YOUR GOAL
Keep to one stretch of the data below, the lines from the one with "(cnt == MAXC);" up to and including the one with "ostate_e st_q, st_d;", and return that stretch exactly.

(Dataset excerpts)
◆ ◆ ◆
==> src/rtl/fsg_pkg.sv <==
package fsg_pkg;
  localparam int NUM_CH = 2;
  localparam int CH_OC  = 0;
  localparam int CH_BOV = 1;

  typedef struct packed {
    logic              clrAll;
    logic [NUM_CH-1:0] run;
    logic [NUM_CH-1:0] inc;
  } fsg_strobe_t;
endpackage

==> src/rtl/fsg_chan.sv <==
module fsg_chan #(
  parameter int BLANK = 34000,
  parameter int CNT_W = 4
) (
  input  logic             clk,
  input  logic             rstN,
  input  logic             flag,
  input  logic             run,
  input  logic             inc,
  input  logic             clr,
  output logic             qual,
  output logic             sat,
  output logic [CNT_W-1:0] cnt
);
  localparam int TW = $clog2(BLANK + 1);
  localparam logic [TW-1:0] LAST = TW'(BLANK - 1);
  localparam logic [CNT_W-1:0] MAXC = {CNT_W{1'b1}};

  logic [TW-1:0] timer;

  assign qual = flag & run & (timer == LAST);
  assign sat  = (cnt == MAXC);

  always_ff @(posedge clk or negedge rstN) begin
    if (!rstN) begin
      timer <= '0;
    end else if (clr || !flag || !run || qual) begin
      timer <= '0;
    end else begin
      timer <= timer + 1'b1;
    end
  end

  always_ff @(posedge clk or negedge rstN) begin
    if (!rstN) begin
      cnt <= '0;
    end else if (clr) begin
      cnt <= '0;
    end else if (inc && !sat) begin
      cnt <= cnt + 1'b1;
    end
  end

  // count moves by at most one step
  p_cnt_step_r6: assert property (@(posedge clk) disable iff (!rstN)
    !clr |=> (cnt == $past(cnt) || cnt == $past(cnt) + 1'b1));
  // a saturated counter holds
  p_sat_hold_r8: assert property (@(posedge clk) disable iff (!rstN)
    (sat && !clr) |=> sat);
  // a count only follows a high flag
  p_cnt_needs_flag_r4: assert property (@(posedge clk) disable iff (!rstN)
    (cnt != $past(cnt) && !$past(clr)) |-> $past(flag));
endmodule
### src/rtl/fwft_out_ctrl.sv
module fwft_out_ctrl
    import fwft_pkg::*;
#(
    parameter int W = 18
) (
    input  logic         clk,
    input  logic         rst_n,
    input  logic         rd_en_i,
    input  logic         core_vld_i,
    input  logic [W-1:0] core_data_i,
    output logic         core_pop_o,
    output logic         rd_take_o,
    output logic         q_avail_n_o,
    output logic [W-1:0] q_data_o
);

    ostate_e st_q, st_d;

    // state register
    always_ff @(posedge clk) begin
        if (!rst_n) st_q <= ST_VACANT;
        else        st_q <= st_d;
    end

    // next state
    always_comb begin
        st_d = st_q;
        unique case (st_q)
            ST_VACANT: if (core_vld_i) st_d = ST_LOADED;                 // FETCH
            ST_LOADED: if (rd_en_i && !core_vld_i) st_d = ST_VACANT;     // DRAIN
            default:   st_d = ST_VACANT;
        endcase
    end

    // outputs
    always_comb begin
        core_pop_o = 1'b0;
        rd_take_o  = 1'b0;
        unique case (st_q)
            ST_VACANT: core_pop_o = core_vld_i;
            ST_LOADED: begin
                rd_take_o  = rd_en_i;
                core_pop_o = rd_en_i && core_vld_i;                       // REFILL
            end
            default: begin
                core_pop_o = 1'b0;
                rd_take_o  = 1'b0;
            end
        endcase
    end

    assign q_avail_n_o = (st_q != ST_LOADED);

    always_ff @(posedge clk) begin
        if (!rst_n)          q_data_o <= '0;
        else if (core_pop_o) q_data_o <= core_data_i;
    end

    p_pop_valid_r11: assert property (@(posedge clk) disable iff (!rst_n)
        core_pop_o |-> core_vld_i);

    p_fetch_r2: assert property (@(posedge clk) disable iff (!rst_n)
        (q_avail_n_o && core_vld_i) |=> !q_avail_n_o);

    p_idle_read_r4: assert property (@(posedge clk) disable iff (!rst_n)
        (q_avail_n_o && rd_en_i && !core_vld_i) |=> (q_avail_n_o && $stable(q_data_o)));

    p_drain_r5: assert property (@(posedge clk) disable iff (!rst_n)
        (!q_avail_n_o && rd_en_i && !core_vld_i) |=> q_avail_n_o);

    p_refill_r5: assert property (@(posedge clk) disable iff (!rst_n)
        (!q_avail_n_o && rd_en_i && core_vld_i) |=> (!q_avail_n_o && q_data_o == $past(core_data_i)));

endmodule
◆ ◆ ◆
WRITTEN REPLY
  assign sat  = (cnt == MAXC);

  always_ff @(posedge clk or negedge rstN) begin
    if (!rstN) begin
      timer <= '0;
    end else if (clr || !flag || !run || qual) begin
      timer <= '0;
    end else begin
      timer <= timer + 1'b1;
    end
  end

  always_ff @(posedge clk or negedge rstN) begin
    if (!rstN) begin
      cnt <= '0;
    end else if (clr) begin
      cnt <= '0;
    end else if (inc && !sat) begin
      cnt <= cnt + 1'b1;
    end
  end

  // count moves by at most one step
  p_cnt_step_r6: assert property (@(posedge clk) disable iff (!rstN)
    !clr |=> (cnt == $past(cnt) || cnt == $past(cnt) + 1'b1));
  // a saturated counter holds
  p_sat_hold_r8: assert property (@(posedge clk) disable iff (!rstN)
    (sat && !clr) |=> sat);
  // a count only follows a high flag
  p_cnt_needs_flag_r4: assert property (@(posedge clk) disable iff (!rstN)
    (cnt != $past(cnt) && !$past(clr)) |-> $past(flag));
endmodule
### src/rtl/fwft_out_ctrl.sv
module fwft_out_ctrl
    import fwft_pkg::*;
#(
    parameter int W = 18
) (
    input  logic         clk,
    input  logic         rst_n,
    input  logic         rd_en_i,
    input  logic         core_vld_i,
    input  logic [W-1:0] core_data_i,
    output logic         core_pop_o,
    output logic         rd_take_o,
    output logic         q_avail_n_o,
    output logic [W-1:0] q_data_o
);

    ostate_e st_q, st_d;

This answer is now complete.